Task to carry out: Word for word, copy the records that follow.

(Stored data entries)
This is an optimization exercise on Yosys and OpenROAD, whose aim is small area and a short achievable clock period, not a production implementation. No functional check of the RTL was part of this run.

`flow/run.sh`:
```
#!/bin/bash
# synth_recipe.tcl (not shown) runs the flow's synth.tcl, then flattens the netlist and writes it again
# the make line also repeats each setting of config.mk as NAME=value (left out here)
make -C /OpenROAD-flow-scripts/flow DESIGN_CONFIG=/design/flow/config.mk WORK_HOME=/design/flow/orfs CLKGATE_MAP_FILE= SYNTH_SCRIPT=/design/flow/synth_recipe.tcl finish
```
`flow/config.mk`:
```
export PLATFORM = sky130hd
export DESIGN_NAME = bubble_sort
export DESIGN_NICKNAME = bubble_sort
export VERILOG_FILES = /design/flow/design.v
export SDC_FILE = /design/flow/constraint.sdc
export NUM_CORES = 4
export LEC_CHECK = 0
export CAP_MARGIN = 20
export CORE_MARGIN = 2
export CORE_UTILIZATION = 40
export SLEW_MARGIN = 20
export SYNTH_HIERARCHICAL = 1
export SYNTH_MINIMUM_KEEP_SIZE = 0
```
`flow/constraint.sdc`:
```
create_clock -name core_clock -period 45.0 [get_ports {clk}]
set_input_delay 9.0000 -clock core_clock [delete_from_list [all_inputs] [get_ports {clk}]]
set_output_delay 9.0000 -clock core_clock [all_outputs]
set_load 0.01 [all_outputs]
```
Context: an optimization exercise on an open-source flow, tuned for small area and a short achievable clock period. The choices shown serve that exercise and are no tape-out recipe. At most, simulation tests tie the RTL to the original design; equivalence was not proved. The RTL of runs 2 and 3 was laid out without a check of its function. Power is estimated from default activity; no workload was simulated.

## flow/flow/run.sh

```bash
#!/bin/bash
set -euo pipefail
bash standard.sh SETUP_SLACK_MARGIN=9.3 SETUP_MOVE_SEQUENCE=unbuffer,sizeup,swap,clone,split "BUFFER_PORTS_ARGS=-buffer_cell sky130_fd_sc_hd__buf_2" finish > standard_flow.log 2>&1
```

## flow/standard.sh

```bash
#!/bin/bash
# synth_recipe.tcl (not shown) runs the flow's synth.tcl, then flattens the netlist and writes it again
# the make line also repeats each setting of config.mk as NAME=value (left out here)
make -C /OpenROAD-flow-scripts/flow DESIGN_CONFIG=/design/flow/config.mk WORK_HOME=/design/flow/orfs CLKGATE_MAP_FILE= SYNTH_SCRIPT=/design/flow/synth_recipe.tcl "${@:-finish}"
```

## flow/config.mk

```make
export PLATFORM = sky130hd
export DESIGN_NAME = FPU_top
export DESIGN_NICKNAME = FPU_top
export VERILOG_FILES = /design/flow/design.v
export SDC_FILE = /design/flow/constraint.sdc
export NUM_CORES = 4
export LEC_CHECK = 0
export ABC_AREA = 1
export CAP_MARGIN = 20
export CORE_MARGIN = 2
export CORE_UTILIZATION = 40
export PLACE_DENSITY = 0.6
export SLEW_MARGIN = 20
```

## flow/constraint.sdc

```tcl
create_clock -name core_clock -period 15.0 [get_ports {i_clk}]
set_input_delay 3.0000 -clock core_clock [delete_from_list [all_inputs] [get_ports {i_clk}]]
set_output_delay 3.0000 -clock core_clock [all_outputs]
set_load 0.01 [all_outputs]
```
Background: an optimization exercise with open tools, aiming at small area and a short achievable clock period. Do not read the settings as production practice. Only the layout flow was run in this run; the RTL was not checked for function there.

### config.mk
export PLATFORM = sky130hd
export DESIGN_NAME = sqrt_16s
export DESIGN_NICKNAME = sqrt_16s
export VERILOG_FILES = /design/flow/design.v
export SDC_FILE = /design/flow/constraint.sdc
export NUM_CORES = 4
export LEC_CHECK = 0
export ABC_AREA = 1
export CAP_MARGIN = 20
export CORE_MARGIN = 2
export CORE_UTILIZATION = 40
export SETUP_SLACK_MARGIN = 1.1
export SLEW_MARGIN = 20
### constraint.sdc
create_clock -name core_clock -period 3.0 [get_ports {clk}]
set_input_delay 0.6000 -clock core_clock [delete_from_list [all_inputs] [get_ports {clk}]]
set_output_delay 0.6000 -clock core_clock [all_outputs]
set_load 0.01 [all_outputs]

Answer space:
This is an optimization exercise on Yosys and OpenROAD, whose aim is small area and a short achievable clock period, not a production implementation. No functional check of the RTL was part of this run.

`flow/run.sh`:
```
#!/bin/bash
# synth_recipe.tcl (not shown) runs the flow's synth.tcl, then flattens the netlist and writes it again
# the make line also repeats each setting of config.mk as NAME=value (left out here)
make -C /OpenROAD-flow-scripts/flow DESIGN_CONFIG=/design/flow/config.mk WORK_HOME=/design/flow/orfs CLKGATE_MAP_FILE= SYNTH_SCRIPT=/design/flow/synth_recipe.tcl finish
```
`flow/config.mk`:
```
export PLATFORM = sky130hd
export DESIGN_NAME = bubble_sort
export DESIGN_NICKNAME = bubble_sort
export VERILOG_FILES = /design/flow/design.v
export SDC_FILE = /design/flow/constraint.sdc
export NUM_CORES = 4
export LEC_CHECK = 0
export CAP_MARGIN = 20
export CORE_MARGIN = 2
export CORE_UTILIZATION = 40
export SLEW_MARGIN = 20
export SYNTH_HIERARCHICAL = 1
export SYNTH_MINIMUM_KEEP_SIZE = 0
```
`flow/constraint.sdc`:
```
create_clock -name core_clock -period 45.0 [get_ports {clk}]
set_input_delay 9.0000 -clock core_clock [delete_from_list [all_inputs] [get_ports {clk}]]
set_output_delay 9.0000 -clock core_clock [all_outputs]
set_load 0.01 [all_outputs]
```
Context: an optimization exercise on an open-source flow, tuned for small area and a short achievable clock period. The choices shown serve that exercise and are no tape-out recipe. At most, simulation tests tie the RTL to the original design; equivalence was not proved. The RTL of runs 2 and 3 was laid out without a check of its function. Power is estimated from default activity; no workload was simulated.

## flow/flow/run.sh

```bash
#!/bin/bash
set -euo pipefail
bash standard.sh SETUP_SLACK_MARGIN=9.3 SETUP_MOVE_SEQUENCE=unbuffer,sizeup,swap,clone,split "BUFFER_PORTS_ARGS=-buffer_cell sky130_fd_sc_hd__buf_2" finish > standard_flow.log 2>&1
```

## flow/standard.sh

```bash
#!/bin/bash
# synth_recipe.tcl (not shown) runs the flow's synth.tcl, then flattens the netlist and writes it again
# the make line also repeats each setting of config.mk as NAME=value (left out here)
make -C /OpenROAD-flow-scripts/flow DESIGN_CONFIG=/design/flow/config.mk WORK_HOME=/design/flow/orfs CLKGATE_MAP_FILE= SYNTH_SCRIPT=/design/flow/synth_recipe.tcl "${@:-finish}"
```

## flow/config.mk

```make
export PLATFORM = sky130hd
export DESIGN_NAME = FPU_top
export DESIGN_NICKNAME = FPU_top
export VERILOG_FILES = /design/flow/design.v
export SDC_FILE = /design/flow/constraint.sdc
export NUM_CORES = 4
export LEC_CHECK = 0
export ABC_AREA = 1
export CAP_MARGIN = 20
export CORE_MARGIN = 2
export CORE_UTILIZATION = 40
export PLACE_DENSITY = 0.6
export SLEW_MARGIN = 20
```

## flow/constraint.sdc

```tcl
create_clock -name core_clock -period 15.0 [get_ports {i_clk}]
set_input_delay 3.0000 -clock core_clock [delete_from_list [all_inputs] [get_ports {i_clk}]]
set_output_delay 3.0000 -clock core_clock [all_outputs]
set_load 0.01 [all_outputs]
```
Background: an optimization exercise with open tools, aiming at small area and a short achievable clock period. Do not read the settings as production practice. Only the layout flow was run in this run; the RTL was not checked for function there.

### config.mk
export PLATFORM = sky130hd
export DESIGN_NAME = sqrt_16s
export DESIGN_NICKNAME = sqrt_16s
export VERILOG_FILES = /design/flow/design.v
export SDC_FILE = /design/flow/constraint.sdc
export NUM_CORES = 4
export LEC_CHECK = 0
export ABC_AREA = 1
export CAP_MARGIN = 20
export CORE_MARGIN = 2
export CORE_UTILIZATION = 40
export SETUP_SLACK_MARGIN = 1.1
export SLEW_MARGIN = 20
### constraint.sdc
create_clock -name core_clock -period 3.0 [get_ports {clk}]
set_input_delay 0.6000 -clock core_clock [delete_from_list [all_inputs] [get_ports {clk}]]
set_output_delay 0.6000 -clock core_clock [all_outputs]
set_load 0.01 [all_outputs]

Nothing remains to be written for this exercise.